● YOUR OBJECTIVE
Starting at the line that has "Number of antenna" and stopping after the line that has "Cell count after", reproduce the listing below exactly; omit everything else.

● DATA FOR PROCESSING
——————
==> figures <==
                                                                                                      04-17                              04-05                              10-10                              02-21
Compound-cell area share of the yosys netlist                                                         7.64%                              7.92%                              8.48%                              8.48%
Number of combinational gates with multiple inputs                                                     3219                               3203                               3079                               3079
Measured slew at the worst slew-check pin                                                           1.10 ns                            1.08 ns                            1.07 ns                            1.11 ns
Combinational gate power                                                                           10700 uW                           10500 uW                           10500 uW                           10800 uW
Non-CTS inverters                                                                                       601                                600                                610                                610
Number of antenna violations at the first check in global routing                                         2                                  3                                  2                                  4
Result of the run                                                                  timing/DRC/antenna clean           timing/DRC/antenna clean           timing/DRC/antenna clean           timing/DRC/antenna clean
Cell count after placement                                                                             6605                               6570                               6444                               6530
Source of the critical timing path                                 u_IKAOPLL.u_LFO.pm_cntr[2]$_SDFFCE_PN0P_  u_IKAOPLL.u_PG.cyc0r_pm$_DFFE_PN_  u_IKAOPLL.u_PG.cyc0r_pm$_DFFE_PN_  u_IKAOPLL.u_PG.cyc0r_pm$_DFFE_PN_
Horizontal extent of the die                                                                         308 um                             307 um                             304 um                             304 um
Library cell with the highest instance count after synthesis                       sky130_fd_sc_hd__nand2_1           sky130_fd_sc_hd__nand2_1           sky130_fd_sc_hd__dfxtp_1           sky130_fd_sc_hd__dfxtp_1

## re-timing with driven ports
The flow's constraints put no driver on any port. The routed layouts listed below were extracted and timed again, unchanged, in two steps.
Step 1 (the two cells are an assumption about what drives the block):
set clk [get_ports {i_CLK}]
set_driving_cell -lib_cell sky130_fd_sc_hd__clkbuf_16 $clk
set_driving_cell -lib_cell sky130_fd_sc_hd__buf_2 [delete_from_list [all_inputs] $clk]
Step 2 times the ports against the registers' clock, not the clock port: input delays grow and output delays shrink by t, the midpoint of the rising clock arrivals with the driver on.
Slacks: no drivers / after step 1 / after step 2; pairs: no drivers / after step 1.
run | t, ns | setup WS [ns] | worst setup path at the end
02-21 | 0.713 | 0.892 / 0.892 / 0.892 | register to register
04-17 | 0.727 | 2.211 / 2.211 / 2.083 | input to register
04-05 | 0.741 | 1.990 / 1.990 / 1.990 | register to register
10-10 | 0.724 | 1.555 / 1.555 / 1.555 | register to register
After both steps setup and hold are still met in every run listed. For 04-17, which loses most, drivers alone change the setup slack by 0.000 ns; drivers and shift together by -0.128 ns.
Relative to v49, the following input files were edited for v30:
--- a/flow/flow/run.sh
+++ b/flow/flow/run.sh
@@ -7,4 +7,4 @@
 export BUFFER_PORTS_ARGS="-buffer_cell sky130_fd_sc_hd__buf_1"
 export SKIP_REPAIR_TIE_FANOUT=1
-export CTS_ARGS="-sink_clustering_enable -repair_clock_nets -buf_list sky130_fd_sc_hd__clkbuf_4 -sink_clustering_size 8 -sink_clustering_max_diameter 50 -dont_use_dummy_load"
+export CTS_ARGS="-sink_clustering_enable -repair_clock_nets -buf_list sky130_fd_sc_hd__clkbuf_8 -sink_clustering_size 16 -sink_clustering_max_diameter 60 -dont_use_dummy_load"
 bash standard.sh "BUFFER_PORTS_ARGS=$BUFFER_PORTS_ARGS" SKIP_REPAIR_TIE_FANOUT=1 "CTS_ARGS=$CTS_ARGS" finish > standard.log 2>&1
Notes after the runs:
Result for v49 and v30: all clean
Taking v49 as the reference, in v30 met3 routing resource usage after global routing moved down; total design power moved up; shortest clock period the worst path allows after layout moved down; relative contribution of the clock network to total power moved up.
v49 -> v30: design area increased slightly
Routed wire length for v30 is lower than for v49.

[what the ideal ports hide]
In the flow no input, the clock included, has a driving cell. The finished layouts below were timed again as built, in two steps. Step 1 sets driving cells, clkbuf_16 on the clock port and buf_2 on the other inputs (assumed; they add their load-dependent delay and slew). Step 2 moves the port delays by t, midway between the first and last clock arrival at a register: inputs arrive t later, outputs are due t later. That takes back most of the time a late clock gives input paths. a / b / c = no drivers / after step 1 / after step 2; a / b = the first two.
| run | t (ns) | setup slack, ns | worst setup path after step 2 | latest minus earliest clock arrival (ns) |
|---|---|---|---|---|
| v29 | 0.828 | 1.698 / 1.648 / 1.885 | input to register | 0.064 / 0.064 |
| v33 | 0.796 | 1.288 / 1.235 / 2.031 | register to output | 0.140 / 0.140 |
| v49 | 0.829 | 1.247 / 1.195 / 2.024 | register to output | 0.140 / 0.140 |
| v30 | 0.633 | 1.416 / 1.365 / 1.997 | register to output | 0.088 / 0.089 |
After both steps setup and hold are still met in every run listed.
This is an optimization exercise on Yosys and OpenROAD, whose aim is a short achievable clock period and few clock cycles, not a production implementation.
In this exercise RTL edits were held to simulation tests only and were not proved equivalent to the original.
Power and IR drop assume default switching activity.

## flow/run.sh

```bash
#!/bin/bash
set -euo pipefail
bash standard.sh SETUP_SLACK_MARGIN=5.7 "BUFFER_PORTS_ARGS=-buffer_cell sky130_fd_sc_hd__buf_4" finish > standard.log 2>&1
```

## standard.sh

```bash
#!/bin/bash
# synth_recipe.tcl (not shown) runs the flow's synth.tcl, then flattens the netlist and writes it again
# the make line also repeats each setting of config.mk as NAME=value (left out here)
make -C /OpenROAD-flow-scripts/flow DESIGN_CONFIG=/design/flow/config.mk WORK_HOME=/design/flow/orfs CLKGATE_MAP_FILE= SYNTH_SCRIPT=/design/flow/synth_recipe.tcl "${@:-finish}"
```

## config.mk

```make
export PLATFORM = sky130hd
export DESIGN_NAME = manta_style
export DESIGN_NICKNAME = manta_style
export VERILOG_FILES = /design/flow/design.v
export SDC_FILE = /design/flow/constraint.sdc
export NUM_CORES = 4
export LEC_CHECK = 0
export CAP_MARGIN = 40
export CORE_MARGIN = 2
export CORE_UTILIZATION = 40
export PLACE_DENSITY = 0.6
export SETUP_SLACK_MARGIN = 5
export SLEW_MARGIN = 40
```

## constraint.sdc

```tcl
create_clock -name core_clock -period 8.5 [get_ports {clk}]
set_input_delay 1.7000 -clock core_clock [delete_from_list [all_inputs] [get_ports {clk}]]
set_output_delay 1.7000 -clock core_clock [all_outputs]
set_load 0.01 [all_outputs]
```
——————
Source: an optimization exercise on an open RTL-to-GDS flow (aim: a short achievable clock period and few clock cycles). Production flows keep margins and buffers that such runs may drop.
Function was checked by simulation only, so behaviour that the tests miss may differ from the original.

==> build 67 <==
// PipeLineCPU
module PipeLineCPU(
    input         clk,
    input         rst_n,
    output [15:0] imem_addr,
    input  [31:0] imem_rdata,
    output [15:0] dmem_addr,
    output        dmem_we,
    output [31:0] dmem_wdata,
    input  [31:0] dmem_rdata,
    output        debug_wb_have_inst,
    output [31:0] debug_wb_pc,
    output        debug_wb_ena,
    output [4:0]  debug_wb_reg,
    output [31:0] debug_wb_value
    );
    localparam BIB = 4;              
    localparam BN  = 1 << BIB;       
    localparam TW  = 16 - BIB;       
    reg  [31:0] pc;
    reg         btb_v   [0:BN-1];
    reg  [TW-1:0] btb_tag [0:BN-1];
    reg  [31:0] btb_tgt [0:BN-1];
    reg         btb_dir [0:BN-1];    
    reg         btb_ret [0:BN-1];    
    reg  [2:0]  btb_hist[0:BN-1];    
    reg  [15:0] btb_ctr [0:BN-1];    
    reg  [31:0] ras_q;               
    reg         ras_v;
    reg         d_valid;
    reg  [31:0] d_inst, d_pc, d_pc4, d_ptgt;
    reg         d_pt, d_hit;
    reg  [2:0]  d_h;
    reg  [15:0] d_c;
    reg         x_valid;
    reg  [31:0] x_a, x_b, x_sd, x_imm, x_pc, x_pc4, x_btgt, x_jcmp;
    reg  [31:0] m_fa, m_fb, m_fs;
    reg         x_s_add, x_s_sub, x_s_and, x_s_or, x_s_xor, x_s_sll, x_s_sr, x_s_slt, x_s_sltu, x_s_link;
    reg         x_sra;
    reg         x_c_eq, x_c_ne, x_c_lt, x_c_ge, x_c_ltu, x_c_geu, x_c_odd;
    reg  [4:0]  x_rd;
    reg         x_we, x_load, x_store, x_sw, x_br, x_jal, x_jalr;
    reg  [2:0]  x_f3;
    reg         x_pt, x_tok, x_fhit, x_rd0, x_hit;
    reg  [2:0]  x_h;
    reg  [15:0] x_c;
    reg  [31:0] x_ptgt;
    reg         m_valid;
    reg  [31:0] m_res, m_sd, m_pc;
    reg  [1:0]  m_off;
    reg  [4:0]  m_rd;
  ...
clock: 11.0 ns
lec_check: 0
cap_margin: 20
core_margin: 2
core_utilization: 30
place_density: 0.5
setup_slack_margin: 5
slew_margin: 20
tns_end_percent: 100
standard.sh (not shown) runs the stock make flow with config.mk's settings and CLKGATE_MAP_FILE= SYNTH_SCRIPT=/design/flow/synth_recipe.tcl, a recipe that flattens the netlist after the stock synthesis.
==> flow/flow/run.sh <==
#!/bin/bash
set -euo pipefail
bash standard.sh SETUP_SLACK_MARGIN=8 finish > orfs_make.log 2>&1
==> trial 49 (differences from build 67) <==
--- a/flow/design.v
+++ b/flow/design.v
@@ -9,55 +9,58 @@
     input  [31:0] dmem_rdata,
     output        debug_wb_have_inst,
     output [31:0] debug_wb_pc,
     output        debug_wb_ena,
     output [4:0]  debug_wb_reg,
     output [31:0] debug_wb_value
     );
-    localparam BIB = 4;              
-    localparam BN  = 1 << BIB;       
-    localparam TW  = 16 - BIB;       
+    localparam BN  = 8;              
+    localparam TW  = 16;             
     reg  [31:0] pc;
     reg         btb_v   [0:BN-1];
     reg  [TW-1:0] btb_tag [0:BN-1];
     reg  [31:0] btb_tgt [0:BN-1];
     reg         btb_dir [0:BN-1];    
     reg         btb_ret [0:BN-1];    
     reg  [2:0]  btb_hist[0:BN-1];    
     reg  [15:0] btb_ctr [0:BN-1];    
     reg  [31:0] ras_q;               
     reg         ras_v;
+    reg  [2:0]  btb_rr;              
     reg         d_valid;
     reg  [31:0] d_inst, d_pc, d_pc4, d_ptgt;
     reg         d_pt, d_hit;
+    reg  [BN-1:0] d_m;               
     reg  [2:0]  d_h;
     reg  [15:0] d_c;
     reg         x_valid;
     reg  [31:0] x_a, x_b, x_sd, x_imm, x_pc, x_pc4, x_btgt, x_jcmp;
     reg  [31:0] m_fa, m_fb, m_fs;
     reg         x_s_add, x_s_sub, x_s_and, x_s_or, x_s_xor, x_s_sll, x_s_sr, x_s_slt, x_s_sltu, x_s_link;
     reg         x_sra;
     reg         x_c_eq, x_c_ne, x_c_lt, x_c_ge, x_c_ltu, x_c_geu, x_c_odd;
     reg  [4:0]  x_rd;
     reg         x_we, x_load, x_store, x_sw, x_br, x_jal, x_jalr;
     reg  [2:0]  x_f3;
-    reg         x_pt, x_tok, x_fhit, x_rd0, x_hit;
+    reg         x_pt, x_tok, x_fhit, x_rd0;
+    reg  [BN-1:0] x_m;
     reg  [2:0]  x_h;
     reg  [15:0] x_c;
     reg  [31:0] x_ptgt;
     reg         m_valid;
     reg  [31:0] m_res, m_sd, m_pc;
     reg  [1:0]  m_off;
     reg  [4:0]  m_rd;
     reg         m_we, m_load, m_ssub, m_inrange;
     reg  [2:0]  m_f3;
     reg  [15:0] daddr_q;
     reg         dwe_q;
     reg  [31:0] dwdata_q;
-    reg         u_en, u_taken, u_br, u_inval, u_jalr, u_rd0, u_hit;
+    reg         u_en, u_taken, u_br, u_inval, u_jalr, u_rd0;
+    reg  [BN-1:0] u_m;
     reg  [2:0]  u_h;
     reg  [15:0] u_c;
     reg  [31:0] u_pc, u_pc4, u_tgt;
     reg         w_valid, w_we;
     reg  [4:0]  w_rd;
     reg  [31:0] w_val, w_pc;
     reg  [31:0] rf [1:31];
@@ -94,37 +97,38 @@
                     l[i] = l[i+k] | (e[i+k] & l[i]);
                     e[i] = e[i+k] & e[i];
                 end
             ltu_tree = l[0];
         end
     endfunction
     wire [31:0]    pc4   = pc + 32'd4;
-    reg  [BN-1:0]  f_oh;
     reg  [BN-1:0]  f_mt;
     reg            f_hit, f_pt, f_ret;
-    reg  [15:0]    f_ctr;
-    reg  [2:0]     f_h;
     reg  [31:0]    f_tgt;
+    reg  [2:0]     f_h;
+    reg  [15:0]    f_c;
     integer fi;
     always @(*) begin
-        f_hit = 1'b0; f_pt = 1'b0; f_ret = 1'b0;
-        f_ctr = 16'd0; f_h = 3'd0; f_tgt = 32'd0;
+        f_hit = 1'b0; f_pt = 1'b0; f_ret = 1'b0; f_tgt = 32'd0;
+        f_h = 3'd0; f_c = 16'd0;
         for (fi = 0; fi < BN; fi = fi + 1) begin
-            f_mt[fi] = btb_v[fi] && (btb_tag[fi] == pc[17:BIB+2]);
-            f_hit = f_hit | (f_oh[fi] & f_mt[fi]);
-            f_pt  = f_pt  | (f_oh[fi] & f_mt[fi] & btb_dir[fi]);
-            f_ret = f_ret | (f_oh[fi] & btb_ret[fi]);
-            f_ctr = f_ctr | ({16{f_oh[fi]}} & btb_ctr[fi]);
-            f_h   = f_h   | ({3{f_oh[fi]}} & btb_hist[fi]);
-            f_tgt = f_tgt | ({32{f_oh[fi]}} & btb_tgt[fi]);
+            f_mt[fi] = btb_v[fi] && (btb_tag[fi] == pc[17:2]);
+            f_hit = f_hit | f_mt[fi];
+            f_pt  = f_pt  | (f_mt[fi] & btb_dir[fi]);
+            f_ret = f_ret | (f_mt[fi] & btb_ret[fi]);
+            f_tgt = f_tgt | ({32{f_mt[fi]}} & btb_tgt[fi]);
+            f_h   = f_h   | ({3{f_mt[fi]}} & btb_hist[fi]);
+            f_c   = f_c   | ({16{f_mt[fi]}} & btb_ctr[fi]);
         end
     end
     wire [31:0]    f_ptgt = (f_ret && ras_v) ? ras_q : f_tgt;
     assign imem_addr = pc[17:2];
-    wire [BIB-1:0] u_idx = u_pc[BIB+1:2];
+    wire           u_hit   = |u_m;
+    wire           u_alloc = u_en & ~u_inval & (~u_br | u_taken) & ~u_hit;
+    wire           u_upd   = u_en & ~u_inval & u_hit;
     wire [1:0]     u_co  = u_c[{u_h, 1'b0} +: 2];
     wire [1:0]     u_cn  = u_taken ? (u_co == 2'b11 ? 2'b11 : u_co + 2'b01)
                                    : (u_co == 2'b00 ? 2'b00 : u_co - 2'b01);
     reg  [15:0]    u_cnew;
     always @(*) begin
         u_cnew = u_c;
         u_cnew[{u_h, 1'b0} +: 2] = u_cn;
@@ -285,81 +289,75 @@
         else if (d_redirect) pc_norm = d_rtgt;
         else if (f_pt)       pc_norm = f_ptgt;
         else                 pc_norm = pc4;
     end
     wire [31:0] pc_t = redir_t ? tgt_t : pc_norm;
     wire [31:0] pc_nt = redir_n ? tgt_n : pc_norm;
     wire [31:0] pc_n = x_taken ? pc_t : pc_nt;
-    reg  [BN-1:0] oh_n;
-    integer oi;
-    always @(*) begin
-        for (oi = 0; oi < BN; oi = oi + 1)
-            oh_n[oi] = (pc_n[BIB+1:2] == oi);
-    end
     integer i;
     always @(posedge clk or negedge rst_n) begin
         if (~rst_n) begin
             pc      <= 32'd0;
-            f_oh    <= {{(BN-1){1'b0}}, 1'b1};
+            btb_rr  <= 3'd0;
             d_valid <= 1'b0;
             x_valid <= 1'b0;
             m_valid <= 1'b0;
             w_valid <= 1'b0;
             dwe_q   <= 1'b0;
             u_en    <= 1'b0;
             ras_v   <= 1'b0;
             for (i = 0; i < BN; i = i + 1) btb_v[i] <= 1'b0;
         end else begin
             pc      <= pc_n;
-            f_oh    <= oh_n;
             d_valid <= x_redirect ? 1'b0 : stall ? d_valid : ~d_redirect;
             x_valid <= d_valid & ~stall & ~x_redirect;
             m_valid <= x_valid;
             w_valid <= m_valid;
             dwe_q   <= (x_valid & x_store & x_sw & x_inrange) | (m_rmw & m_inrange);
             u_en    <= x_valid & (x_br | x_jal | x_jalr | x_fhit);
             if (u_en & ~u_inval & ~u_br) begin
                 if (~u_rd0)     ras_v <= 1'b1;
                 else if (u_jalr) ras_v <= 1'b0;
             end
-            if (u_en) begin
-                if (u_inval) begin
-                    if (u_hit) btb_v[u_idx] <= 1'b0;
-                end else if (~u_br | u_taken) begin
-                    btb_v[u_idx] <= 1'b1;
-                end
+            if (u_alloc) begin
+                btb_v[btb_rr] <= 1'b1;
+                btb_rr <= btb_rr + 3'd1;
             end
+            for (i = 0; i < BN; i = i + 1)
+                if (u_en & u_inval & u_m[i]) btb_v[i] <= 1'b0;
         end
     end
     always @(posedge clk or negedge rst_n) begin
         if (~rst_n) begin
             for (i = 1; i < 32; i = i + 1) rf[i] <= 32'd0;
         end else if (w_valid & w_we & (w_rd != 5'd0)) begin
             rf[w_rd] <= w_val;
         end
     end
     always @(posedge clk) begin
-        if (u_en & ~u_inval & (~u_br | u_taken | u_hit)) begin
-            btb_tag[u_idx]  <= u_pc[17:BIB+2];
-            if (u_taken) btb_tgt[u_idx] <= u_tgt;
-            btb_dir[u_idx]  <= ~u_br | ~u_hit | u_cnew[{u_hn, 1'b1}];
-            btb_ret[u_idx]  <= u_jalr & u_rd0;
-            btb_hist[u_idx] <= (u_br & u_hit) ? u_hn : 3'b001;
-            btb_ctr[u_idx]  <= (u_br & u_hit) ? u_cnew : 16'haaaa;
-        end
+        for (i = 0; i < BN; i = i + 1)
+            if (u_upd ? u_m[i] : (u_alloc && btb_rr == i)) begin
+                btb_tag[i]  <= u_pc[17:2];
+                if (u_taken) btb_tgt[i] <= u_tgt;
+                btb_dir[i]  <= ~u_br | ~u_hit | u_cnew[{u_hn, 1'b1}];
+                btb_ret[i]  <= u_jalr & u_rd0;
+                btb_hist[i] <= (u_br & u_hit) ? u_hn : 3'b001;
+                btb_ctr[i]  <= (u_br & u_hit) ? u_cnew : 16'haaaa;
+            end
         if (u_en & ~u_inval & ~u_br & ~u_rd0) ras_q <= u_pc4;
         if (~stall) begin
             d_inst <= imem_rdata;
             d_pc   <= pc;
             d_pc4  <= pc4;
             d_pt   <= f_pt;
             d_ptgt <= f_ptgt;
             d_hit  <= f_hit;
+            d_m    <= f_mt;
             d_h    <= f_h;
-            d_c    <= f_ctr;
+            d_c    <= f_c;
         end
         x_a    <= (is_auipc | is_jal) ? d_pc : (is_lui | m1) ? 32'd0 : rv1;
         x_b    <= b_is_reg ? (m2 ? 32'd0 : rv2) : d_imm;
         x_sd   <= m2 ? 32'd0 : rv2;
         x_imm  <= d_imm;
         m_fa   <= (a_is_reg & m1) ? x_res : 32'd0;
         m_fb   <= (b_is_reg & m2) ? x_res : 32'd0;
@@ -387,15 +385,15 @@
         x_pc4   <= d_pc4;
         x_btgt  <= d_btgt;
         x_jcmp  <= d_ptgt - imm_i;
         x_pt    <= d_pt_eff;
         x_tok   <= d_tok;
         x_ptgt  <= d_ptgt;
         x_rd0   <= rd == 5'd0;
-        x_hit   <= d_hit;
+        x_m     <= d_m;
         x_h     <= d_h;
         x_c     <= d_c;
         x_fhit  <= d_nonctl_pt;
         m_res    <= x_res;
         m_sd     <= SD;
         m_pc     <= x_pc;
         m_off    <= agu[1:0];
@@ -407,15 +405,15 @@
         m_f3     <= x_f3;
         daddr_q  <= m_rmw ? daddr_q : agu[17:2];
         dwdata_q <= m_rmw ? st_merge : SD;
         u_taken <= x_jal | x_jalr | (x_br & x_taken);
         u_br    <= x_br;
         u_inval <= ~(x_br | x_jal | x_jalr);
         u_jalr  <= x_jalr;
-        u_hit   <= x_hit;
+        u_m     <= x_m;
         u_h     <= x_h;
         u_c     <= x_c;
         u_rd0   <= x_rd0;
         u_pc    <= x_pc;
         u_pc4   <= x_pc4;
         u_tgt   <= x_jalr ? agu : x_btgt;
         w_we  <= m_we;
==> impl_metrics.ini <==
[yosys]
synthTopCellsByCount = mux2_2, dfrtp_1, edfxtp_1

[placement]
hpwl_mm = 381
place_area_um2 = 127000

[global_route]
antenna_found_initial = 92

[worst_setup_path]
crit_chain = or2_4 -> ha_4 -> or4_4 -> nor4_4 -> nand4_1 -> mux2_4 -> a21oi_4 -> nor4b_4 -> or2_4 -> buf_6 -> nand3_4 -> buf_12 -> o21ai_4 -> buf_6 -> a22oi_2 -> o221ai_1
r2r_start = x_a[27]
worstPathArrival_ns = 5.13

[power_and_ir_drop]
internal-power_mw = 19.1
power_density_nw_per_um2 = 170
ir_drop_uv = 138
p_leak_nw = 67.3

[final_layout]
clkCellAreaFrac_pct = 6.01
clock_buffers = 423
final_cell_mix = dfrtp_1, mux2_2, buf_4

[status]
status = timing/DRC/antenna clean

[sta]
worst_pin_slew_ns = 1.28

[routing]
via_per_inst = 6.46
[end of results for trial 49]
——————
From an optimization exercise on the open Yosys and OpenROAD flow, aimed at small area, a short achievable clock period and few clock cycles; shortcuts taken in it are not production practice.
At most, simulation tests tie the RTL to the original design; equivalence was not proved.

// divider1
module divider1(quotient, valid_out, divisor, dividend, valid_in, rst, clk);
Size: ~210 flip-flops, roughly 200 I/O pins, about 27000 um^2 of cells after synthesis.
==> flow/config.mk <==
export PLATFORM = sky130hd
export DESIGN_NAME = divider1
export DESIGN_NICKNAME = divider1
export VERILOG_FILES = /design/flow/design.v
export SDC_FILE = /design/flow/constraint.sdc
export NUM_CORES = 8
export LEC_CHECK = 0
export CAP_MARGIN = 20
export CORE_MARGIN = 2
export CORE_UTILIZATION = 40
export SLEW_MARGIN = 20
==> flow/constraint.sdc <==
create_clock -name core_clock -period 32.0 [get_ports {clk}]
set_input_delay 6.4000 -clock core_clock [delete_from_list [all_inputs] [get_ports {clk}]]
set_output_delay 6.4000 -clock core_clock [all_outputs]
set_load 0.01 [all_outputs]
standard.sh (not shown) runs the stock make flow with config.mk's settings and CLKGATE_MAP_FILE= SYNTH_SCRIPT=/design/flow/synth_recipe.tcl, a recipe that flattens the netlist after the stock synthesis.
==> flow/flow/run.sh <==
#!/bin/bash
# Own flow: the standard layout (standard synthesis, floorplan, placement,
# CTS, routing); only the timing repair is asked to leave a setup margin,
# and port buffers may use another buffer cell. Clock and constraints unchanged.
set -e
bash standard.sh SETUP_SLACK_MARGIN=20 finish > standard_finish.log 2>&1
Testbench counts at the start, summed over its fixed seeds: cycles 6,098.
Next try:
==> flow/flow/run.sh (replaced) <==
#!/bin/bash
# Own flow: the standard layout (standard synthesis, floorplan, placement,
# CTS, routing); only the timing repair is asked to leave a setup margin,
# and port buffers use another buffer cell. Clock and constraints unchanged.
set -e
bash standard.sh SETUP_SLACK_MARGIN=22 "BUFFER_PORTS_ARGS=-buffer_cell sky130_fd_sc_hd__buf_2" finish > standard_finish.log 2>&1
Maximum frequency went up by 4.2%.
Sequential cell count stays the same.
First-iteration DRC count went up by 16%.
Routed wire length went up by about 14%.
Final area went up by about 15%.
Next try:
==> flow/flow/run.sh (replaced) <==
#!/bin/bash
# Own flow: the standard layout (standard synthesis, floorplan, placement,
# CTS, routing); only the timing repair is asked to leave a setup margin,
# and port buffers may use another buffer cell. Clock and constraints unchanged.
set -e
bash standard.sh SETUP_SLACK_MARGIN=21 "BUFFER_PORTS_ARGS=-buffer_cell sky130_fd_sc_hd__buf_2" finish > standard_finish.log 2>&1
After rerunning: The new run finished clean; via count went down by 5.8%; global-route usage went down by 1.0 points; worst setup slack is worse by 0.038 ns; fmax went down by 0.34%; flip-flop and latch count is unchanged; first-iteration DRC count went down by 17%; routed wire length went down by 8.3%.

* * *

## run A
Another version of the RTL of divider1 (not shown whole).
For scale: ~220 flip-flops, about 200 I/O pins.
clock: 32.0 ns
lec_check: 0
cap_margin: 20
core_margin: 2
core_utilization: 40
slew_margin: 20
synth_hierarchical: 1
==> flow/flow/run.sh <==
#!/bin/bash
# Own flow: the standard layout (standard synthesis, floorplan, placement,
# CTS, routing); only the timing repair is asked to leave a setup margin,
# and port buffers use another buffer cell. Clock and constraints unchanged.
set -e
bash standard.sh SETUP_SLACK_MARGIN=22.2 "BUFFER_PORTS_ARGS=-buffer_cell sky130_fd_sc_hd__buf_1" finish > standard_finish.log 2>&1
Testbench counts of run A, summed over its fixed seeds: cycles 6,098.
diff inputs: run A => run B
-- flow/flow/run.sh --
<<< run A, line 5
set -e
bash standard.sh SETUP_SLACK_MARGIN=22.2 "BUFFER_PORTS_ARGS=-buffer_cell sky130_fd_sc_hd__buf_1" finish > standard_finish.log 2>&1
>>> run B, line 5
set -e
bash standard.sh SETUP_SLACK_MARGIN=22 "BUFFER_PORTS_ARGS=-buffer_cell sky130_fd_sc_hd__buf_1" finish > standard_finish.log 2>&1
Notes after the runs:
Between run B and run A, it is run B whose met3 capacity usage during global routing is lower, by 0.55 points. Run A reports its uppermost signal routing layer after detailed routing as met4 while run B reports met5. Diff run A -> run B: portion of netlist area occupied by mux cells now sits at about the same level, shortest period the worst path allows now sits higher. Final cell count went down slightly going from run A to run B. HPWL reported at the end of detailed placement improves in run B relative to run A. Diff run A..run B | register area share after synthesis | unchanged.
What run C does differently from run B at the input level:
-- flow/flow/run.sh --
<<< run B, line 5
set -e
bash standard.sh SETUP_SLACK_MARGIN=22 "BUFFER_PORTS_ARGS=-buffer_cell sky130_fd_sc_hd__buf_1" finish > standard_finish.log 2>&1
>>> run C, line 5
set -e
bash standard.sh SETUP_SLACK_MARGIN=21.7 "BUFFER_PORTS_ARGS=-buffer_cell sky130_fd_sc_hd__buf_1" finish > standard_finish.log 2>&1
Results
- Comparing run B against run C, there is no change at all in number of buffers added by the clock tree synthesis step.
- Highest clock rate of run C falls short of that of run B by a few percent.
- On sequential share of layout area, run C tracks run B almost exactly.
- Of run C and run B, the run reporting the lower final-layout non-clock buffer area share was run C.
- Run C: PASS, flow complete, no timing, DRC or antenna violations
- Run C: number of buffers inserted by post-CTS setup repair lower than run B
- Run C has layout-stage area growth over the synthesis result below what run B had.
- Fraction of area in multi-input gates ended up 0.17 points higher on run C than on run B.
——————
● EXPECTED OUTPUT
Number of antenna violations at the first check in global routing                                         2                                  3                                  2                                  4
Result of the run                                                                  timing/DRC/antenna clean           timing/DRC/antenna clean           timing/DRC/antenna clean           timing/DRC/antenna clean
Cell count after placement                                                                             6605                               6570                               6444                               6530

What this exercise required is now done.